▶ DATA SECTION:
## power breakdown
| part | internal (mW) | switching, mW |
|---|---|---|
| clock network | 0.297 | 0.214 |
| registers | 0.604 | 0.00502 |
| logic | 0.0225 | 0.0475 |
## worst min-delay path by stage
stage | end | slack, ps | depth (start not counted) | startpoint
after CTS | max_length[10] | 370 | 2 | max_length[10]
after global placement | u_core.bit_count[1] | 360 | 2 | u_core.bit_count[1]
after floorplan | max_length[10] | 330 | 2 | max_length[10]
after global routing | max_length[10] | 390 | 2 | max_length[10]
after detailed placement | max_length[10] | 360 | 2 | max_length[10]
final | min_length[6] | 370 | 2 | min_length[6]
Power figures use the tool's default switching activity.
* * *
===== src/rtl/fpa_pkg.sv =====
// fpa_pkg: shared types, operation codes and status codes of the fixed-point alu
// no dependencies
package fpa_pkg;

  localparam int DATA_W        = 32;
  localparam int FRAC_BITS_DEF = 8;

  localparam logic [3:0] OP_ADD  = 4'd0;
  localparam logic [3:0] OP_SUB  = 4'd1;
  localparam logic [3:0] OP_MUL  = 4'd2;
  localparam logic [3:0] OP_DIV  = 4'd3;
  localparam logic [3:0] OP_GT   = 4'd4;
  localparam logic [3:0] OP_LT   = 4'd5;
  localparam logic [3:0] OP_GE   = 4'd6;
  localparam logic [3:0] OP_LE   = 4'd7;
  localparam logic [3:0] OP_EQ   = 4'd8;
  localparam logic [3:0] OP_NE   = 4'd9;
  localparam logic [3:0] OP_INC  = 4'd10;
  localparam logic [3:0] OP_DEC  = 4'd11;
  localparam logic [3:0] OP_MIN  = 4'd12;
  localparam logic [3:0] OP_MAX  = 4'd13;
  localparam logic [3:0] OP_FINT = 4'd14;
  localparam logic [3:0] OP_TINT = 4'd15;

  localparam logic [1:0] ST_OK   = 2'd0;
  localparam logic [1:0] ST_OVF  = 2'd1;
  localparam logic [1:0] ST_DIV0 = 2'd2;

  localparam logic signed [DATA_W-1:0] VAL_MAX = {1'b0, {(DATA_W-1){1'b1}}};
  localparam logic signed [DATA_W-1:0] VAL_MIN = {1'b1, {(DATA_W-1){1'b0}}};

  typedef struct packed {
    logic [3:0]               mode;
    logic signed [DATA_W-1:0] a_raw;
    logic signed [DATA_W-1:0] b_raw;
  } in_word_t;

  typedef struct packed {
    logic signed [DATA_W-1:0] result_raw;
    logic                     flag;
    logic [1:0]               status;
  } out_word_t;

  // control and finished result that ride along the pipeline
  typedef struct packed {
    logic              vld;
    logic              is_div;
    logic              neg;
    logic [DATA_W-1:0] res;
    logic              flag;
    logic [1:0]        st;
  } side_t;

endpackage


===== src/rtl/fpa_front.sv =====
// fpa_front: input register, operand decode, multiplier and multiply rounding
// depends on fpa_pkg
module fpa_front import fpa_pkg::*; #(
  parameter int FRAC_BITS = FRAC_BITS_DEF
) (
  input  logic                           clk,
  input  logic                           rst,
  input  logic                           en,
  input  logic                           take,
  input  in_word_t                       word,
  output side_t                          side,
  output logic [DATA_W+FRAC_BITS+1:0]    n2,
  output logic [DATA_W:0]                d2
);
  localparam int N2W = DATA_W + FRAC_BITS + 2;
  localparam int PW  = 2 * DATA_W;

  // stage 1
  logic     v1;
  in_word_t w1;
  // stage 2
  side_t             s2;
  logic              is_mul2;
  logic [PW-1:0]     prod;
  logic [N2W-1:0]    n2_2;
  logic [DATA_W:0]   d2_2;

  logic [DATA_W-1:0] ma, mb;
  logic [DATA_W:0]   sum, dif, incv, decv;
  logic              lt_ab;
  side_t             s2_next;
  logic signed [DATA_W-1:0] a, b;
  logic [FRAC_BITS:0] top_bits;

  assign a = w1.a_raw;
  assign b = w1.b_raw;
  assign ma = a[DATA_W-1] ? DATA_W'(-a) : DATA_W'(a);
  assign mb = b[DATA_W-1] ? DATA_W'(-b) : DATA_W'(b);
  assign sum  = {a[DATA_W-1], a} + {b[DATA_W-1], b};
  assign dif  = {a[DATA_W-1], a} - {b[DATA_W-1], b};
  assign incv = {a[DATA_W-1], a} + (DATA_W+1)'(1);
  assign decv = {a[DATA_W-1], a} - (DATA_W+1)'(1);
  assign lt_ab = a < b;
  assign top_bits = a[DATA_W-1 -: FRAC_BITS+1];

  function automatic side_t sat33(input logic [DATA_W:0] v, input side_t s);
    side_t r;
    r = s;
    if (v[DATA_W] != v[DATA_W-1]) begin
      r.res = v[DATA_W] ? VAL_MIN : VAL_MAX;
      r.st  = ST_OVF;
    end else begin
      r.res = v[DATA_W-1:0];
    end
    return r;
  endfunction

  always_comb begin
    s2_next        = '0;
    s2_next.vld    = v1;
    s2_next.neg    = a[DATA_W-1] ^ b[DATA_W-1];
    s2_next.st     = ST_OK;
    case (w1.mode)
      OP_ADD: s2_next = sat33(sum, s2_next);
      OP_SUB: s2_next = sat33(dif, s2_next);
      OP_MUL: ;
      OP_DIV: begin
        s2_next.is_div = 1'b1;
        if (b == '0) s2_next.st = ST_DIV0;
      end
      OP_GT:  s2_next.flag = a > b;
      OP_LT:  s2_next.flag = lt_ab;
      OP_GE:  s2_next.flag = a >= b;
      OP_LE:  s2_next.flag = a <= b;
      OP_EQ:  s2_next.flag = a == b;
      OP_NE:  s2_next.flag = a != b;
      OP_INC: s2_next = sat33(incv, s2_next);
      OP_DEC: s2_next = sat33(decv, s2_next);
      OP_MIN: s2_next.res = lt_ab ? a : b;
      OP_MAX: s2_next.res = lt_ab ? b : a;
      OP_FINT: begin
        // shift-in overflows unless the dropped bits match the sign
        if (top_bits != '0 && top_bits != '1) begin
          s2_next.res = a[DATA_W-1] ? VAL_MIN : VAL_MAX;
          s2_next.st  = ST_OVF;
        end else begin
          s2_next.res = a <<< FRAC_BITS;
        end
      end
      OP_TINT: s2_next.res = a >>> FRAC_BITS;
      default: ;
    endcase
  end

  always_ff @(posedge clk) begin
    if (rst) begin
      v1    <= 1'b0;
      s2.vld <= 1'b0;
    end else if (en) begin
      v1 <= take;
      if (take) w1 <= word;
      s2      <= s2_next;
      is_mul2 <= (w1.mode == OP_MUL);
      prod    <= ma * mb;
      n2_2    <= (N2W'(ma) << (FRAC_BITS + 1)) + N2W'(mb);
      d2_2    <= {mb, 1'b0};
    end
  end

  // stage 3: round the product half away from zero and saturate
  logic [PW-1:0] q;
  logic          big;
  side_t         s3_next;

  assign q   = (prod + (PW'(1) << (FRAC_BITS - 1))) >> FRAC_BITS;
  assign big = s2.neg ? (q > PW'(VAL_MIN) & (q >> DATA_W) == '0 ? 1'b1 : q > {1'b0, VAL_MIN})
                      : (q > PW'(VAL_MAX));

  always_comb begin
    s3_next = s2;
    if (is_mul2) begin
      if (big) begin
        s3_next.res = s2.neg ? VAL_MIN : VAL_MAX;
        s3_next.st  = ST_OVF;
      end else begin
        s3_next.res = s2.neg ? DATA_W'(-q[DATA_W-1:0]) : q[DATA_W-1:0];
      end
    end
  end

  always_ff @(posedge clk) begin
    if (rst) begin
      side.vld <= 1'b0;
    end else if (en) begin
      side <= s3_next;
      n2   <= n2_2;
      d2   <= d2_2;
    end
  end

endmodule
...
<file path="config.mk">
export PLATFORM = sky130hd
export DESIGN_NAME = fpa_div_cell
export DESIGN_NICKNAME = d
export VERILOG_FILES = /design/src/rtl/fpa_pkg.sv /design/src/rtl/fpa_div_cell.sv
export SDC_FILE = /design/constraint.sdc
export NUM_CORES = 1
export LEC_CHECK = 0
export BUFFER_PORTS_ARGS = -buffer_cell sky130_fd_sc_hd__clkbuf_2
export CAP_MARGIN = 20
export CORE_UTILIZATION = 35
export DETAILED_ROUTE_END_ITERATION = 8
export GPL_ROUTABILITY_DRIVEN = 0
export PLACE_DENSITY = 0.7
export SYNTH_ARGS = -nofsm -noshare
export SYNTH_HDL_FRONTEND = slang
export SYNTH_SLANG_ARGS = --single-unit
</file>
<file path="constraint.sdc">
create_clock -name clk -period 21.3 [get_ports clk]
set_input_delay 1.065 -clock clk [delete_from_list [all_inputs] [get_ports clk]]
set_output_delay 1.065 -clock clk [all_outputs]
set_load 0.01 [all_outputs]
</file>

▶ DIRECTIONS FOR THIS TASK: Count the lines in the entries above that hold the string "placement", and give that count without any other text.

▶ OUTPUT BELOW: 2